## Your assignment
If a line in the data holds the string "well", list it.

[Items listed in a dataset]
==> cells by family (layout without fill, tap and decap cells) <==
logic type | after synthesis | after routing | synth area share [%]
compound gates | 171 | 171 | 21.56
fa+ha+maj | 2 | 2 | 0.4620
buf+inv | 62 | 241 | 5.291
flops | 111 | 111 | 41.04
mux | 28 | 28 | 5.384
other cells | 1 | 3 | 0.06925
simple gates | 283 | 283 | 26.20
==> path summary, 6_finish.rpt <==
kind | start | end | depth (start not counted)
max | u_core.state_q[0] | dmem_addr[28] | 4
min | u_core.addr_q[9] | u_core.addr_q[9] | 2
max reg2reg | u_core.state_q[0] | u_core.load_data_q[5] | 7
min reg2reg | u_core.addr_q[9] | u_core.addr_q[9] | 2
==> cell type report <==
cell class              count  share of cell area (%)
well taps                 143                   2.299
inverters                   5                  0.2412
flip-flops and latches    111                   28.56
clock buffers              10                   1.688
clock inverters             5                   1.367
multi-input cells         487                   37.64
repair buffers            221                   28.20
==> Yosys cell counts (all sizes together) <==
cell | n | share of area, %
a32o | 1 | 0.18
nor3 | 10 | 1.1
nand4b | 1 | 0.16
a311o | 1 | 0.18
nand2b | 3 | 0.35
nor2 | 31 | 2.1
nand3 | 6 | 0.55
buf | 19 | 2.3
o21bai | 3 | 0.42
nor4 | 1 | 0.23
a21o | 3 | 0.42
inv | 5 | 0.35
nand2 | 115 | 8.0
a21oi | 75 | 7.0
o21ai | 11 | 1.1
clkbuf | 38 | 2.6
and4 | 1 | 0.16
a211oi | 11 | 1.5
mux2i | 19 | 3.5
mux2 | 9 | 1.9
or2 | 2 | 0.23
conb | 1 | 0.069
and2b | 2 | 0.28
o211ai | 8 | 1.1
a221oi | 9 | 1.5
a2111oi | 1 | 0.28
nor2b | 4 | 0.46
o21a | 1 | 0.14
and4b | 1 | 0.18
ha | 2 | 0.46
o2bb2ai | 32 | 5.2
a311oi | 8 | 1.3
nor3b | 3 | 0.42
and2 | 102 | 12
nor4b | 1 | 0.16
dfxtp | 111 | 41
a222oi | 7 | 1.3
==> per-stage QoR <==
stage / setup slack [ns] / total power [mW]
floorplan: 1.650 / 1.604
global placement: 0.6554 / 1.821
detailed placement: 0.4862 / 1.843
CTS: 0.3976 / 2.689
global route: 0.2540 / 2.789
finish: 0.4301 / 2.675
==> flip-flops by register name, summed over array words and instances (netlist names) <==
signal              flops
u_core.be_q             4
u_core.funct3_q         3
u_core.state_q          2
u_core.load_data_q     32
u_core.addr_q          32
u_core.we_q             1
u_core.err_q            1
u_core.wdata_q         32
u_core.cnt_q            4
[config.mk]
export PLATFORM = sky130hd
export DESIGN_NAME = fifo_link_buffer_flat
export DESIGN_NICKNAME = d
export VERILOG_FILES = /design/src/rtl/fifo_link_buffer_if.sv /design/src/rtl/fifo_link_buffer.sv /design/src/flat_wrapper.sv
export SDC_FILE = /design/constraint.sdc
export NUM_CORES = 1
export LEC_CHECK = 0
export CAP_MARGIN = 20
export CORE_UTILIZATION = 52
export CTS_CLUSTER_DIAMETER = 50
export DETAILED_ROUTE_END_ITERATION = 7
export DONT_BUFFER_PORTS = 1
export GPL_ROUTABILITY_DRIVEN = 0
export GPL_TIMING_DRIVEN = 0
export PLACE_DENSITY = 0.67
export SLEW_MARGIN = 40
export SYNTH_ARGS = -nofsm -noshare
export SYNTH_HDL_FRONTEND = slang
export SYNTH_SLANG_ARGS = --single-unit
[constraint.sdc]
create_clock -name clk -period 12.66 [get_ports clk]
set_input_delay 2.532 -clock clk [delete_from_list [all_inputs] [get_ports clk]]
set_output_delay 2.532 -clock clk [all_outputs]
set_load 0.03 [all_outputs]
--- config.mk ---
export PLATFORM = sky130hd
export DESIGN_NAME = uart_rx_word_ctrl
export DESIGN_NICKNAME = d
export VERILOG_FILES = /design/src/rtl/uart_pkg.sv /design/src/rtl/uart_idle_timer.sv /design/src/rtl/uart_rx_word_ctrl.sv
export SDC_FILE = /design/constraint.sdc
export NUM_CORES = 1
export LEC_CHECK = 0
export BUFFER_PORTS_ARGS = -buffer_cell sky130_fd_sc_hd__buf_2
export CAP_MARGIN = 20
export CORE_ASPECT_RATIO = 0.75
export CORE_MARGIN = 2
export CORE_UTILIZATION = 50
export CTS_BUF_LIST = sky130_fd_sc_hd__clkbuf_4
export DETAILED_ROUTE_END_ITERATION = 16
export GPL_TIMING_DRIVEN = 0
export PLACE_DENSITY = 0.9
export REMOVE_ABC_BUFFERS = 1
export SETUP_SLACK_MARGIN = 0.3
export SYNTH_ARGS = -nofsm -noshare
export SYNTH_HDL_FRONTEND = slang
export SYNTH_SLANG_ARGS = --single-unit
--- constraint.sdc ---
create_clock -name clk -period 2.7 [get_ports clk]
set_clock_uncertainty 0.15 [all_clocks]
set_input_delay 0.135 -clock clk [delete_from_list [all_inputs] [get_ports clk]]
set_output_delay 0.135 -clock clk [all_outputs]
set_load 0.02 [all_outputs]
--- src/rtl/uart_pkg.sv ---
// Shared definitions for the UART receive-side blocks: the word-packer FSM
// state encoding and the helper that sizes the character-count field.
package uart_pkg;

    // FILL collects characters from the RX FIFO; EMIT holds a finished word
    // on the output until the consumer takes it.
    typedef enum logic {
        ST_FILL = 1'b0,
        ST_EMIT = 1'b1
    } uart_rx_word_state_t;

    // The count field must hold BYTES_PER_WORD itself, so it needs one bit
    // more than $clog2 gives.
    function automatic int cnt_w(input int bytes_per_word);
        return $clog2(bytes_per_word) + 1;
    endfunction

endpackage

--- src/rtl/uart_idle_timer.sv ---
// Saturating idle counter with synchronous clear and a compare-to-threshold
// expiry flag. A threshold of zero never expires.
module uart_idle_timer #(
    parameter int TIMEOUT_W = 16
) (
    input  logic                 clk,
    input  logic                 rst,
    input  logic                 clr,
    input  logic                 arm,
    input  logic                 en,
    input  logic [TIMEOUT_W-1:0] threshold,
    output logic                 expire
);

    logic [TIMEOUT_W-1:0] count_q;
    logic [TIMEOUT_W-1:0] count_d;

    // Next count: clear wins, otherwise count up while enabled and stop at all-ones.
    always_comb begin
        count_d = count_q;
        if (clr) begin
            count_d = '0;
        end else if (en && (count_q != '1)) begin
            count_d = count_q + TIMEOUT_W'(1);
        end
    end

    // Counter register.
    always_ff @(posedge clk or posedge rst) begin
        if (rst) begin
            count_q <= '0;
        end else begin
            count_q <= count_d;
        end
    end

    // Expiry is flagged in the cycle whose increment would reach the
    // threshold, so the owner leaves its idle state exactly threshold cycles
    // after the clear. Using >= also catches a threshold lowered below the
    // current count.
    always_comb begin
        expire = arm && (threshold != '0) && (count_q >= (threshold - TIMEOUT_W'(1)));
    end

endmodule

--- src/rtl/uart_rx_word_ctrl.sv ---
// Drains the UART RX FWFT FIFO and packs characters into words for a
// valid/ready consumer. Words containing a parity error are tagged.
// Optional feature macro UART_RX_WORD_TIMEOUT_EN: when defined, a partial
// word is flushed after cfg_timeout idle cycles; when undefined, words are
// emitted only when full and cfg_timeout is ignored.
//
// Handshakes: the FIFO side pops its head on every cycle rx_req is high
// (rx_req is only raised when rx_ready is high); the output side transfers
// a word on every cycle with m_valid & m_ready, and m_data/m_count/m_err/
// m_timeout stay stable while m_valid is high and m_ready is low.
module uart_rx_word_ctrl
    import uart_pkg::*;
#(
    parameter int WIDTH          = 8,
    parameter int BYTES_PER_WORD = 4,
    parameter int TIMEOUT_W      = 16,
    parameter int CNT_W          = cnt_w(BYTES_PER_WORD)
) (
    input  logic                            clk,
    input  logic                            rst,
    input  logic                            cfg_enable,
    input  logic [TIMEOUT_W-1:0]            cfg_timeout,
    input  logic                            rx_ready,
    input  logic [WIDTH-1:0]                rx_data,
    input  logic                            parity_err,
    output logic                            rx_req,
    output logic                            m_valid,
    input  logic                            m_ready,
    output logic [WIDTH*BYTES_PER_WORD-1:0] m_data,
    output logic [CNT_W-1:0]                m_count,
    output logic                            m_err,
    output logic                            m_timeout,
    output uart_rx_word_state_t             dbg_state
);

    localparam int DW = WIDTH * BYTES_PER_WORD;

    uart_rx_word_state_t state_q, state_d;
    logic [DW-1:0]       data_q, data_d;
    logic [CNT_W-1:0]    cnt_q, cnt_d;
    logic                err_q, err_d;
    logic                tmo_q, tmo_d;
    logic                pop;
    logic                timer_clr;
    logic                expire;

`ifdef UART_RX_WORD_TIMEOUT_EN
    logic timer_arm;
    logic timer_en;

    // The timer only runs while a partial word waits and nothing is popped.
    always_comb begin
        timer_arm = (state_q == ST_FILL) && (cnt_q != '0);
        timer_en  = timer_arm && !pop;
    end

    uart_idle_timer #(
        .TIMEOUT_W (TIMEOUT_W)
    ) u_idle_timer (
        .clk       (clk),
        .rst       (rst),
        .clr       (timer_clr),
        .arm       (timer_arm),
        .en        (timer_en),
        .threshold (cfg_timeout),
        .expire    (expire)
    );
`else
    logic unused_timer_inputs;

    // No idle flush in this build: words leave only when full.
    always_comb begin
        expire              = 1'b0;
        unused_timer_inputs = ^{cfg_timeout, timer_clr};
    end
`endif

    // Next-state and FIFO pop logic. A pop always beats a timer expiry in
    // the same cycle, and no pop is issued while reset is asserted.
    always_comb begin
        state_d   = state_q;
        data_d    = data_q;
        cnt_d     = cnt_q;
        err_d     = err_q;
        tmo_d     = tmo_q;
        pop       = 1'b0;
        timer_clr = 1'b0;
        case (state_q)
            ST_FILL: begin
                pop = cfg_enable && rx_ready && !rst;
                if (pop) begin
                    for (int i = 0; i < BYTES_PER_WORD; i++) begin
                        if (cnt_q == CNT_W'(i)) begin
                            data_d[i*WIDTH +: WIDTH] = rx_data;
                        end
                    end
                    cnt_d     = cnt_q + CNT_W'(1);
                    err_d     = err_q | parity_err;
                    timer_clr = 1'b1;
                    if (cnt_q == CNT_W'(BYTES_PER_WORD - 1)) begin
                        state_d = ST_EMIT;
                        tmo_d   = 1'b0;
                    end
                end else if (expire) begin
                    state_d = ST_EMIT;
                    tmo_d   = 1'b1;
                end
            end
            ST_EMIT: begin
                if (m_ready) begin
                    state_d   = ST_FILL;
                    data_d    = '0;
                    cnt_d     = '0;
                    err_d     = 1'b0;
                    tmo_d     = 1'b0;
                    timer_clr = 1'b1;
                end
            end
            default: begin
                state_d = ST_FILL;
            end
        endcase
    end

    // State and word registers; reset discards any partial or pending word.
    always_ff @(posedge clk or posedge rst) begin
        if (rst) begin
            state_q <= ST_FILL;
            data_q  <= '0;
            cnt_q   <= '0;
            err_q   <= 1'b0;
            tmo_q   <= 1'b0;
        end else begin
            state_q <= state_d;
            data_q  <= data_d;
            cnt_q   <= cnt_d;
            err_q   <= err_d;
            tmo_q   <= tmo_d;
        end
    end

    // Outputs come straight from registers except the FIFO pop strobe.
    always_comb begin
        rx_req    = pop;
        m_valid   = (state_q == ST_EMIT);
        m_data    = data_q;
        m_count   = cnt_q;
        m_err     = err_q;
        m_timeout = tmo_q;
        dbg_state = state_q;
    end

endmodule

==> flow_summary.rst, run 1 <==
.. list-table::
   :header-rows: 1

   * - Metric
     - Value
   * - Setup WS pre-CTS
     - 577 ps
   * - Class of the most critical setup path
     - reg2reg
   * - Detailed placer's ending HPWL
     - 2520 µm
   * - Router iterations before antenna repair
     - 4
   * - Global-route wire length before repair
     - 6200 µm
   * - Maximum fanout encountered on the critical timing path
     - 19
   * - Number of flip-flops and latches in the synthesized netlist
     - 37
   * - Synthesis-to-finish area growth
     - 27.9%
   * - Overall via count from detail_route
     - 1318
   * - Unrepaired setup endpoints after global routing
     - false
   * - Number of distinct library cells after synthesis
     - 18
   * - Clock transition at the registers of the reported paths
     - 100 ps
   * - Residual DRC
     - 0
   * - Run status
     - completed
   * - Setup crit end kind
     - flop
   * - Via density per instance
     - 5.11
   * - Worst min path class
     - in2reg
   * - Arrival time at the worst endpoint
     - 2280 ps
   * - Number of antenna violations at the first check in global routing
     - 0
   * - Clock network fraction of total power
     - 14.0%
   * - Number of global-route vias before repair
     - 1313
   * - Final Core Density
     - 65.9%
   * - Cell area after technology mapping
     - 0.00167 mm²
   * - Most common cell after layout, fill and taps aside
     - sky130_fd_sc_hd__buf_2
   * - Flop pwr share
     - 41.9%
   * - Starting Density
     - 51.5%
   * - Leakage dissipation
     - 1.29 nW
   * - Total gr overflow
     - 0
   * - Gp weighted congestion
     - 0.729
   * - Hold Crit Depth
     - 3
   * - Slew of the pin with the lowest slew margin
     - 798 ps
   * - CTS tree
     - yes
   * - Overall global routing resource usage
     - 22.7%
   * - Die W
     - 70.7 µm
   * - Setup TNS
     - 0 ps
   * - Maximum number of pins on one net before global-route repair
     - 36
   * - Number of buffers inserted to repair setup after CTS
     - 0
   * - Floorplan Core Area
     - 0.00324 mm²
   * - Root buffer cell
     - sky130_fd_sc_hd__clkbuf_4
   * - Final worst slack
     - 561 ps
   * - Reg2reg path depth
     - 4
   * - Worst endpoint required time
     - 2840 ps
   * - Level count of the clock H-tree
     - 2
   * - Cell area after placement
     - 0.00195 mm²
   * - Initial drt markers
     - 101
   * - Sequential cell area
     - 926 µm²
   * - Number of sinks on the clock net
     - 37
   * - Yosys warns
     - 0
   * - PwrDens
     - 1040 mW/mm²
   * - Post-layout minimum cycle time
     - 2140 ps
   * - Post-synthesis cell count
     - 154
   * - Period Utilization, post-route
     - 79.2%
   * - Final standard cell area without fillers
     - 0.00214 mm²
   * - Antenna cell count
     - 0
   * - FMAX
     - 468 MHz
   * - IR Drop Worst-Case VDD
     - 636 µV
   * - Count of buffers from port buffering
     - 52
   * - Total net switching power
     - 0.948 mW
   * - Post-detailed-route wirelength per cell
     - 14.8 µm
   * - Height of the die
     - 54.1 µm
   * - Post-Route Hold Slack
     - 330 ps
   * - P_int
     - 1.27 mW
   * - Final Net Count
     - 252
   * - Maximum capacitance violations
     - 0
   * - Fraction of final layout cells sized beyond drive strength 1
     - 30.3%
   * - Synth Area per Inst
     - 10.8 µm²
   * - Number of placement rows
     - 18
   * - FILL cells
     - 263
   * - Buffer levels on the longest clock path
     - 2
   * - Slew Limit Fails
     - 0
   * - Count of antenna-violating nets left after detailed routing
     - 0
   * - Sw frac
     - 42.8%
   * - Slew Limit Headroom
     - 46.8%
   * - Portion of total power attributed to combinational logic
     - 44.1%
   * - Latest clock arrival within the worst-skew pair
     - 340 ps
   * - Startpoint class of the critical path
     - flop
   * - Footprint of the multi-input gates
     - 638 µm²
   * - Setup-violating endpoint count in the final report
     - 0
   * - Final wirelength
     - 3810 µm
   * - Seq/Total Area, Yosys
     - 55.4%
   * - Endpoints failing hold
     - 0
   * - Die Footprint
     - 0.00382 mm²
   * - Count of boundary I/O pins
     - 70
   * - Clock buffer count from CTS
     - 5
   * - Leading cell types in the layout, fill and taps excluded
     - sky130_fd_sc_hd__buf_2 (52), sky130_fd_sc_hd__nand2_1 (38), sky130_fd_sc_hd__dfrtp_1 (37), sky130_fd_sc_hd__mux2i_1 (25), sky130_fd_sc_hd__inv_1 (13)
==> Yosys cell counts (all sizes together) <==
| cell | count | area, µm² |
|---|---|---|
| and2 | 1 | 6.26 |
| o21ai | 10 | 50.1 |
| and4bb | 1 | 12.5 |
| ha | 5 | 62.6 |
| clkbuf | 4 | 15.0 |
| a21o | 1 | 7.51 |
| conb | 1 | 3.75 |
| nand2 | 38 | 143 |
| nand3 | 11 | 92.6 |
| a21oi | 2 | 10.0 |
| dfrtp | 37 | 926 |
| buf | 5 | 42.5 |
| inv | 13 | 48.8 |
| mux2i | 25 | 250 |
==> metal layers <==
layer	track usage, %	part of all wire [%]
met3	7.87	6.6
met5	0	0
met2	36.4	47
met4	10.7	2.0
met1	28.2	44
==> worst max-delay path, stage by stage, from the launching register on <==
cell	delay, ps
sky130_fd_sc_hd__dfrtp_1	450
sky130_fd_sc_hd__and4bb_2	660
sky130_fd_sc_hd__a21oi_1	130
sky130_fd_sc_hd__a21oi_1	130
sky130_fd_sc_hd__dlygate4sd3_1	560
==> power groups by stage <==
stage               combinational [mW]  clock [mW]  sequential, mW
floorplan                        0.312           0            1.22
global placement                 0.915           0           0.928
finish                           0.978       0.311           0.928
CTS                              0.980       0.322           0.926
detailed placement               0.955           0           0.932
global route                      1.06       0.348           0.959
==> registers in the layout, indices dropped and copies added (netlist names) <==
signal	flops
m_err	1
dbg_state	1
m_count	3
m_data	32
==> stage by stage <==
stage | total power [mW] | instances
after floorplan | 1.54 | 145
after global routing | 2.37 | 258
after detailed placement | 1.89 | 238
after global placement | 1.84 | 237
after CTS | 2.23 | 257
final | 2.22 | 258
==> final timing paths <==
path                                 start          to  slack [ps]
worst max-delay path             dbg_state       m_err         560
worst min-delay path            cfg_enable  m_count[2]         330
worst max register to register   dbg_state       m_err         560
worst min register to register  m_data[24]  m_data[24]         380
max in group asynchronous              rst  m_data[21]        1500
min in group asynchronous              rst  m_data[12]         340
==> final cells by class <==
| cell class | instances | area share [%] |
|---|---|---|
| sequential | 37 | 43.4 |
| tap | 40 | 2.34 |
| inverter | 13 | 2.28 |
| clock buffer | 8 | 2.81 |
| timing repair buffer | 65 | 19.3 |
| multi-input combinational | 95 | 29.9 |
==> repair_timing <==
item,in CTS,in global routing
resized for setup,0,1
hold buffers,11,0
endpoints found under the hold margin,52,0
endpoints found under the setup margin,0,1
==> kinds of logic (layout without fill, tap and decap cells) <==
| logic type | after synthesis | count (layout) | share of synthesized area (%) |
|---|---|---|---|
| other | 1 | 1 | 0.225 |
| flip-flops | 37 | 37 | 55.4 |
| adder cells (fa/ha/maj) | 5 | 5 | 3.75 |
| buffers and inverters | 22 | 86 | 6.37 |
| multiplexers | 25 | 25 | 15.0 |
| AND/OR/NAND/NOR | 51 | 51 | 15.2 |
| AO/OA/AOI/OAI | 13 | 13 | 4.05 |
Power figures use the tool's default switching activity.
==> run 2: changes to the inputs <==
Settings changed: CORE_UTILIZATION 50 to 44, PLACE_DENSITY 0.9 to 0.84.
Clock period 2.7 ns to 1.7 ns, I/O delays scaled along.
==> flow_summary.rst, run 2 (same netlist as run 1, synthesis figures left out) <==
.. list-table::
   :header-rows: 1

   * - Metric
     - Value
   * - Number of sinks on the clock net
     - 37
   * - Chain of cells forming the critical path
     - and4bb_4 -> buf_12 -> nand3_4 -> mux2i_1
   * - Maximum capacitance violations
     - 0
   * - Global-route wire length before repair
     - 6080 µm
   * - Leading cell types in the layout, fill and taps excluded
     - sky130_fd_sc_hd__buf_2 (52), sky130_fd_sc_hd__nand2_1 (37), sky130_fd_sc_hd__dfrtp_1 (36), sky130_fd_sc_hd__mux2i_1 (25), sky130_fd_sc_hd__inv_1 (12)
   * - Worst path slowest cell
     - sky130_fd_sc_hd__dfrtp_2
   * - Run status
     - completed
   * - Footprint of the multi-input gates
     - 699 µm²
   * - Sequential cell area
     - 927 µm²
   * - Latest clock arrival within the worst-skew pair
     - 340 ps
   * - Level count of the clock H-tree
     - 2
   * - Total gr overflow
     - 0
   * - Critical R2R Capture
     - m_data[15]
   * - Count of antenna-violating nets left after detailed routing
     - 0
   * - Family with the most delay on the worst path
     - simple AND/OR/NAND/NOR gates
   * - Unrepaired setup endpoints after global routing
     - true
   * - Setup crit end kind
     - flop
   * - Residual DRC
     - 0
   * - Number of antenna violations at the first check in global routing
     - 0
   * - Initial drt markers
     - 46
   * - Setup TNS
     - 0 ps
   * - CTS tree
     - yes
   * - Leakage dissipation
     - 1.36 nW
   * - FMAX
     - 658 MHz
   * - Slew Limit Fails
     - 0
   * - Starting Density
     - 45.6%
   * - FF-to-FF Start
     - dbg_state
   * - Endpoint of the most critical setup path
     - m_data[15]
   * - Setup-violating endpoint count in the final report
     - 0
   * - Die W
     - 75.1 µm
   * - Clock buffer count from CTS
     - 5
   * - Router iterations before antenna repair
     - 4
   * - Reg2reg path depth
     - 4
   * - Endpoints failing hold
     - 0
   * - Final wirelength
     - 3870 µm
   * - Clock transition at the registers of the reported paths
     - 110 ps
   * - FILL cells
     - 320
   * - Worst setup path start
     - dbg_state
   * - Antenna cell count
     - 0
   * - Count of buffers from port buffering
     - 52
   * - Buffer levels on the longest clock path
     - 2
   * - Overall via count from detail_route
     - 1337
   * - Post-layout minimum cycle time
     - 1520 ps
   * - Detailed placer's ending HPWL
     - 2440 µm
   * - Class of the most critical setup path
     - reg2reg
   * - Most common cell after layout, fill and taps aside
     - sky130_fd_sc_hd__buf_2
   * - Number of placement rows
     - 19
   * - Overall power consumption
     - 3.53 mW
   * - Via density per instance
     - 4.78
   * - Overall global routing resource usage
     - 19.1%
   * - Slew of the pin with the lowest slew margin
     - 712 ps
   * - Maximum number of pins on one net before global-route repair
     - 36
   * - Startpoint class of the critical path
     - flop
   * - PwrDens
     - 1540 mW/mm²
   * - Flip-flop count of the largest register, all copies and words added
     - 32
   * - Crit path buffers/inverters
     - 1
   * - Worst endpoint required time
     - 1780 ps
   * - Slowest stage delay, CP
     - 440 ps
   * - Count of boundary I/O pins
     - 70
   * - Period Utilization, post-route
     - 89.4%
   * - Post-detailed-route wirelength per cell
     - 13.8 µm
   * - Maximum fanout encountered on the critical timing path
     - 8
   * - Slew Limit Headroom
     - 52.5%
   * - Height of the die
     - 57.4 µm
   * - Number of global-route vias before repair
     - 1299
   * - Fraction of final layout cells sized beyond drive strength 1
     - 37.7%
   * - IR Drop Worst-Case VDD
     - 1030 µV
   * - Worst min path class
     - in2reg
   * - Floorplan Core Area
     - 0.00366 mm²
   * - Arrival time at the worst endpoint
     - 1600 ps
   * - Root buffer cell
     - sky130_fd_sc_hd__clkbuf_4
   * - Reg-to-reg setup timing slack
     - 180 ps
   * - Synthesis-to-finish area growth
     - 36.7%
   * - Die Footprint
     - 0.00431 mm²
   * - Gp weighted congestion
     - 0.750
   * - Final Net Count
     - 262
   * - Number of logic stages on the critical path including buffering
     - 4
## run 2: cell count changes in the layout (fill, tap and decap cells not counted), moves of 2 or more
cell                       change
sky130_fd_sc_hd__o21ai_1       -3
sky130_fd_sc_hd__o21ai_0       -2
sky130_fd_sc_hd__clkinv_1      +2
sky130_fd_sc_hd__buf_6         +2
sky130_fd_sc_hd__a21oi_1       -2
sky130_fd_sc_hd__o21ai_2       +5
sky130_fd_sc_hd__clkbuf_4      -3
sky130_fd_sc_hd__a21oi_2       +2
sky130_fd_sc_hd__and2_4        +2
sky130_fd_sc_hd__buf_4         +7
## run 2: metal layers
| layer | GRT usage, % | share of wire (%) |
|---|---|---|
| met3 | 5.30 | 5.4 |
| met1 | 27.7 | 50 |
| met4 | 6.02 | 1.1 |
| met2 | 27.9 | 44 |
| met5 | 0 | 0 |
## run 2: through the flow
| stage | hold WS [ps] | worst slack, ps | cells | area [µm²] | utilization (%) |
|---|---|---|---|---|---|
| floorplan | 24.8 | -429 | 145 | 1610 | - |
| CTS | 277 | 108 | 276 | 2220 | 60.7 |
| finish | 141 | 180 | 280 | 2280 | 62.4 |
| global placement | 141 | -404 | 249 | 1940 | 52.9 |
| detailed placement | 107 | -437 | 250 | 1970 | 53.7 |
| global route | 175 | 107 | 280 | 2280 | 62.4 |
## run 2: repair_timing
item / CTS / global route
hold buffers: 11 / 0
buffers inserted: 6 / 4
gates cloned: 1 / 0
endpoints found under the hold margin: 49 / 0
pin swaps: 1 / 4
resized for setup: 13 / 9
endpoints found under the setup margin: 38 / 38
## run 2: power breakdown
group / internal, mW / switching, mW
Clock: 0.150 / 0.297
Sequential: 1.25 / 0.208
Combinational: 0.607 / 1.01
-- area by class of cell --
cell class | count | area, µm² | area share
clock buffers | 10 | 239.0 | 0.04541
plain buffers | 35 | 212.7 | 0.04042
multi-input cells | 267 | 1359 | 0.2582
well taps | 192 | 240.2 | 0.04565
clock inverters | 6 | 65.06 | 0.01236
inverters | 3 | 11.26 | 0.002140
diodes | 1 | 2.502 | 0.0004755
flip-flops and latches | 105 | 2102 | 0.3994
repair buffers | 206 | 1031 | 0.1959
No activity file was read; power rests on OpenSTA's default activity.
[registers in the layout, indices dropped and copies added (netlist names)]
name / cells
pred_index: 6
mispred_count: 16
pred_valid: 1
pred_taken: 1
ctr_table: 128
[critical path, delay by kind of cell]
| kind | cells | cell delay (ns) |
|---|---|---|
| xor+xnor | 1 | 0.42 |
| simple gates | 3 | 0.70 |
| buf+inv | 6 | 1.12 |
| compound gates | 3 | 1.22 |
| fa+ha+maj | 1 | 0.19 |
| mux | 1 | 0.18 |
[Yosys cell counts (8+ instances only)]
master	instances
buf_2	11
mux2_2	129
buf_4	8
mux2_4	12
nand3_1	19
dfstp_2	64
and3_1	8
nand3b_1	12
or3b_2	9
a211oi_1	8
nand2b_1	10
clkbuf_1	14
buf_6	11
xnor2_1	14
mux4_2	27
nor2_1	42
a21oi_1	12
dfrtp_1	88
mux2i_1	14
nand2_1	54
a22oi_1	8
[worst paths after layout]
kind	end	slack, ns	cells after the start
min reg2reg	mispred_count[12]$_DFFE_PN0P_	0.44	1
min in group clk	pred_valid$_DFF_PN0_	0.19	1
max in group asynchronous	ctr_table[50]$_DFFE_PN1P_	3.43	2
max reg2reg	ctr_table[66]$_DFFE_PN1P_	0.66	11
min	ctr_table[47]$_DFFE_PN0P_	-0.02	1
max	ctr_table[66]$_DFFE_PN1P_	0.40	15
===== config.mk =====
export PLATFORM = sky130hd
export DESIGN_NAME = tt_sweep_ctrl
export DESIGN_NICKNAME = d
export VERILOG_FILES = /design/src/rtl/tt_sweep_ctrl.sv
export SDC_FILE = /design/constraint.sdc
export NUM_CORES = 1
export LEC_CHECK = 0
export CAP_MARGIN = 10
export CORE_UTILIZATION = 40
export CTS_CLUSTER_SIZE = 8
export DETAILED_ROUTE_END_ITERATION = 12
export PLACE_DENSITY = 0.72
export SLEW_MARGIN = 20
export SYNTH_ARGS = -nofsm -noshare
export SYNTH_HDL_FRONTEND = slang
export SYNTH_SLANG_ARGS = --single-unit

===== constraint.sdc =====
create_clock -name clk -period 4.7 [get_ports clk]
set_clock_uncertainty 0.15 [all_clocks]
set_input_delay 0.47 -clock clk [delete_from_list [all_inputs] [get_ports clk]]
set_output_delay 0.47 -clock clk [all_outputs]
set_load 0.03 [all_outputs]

## Result
well taps                 143                   2.299
well taps | 192 | 240.2 | 0.04565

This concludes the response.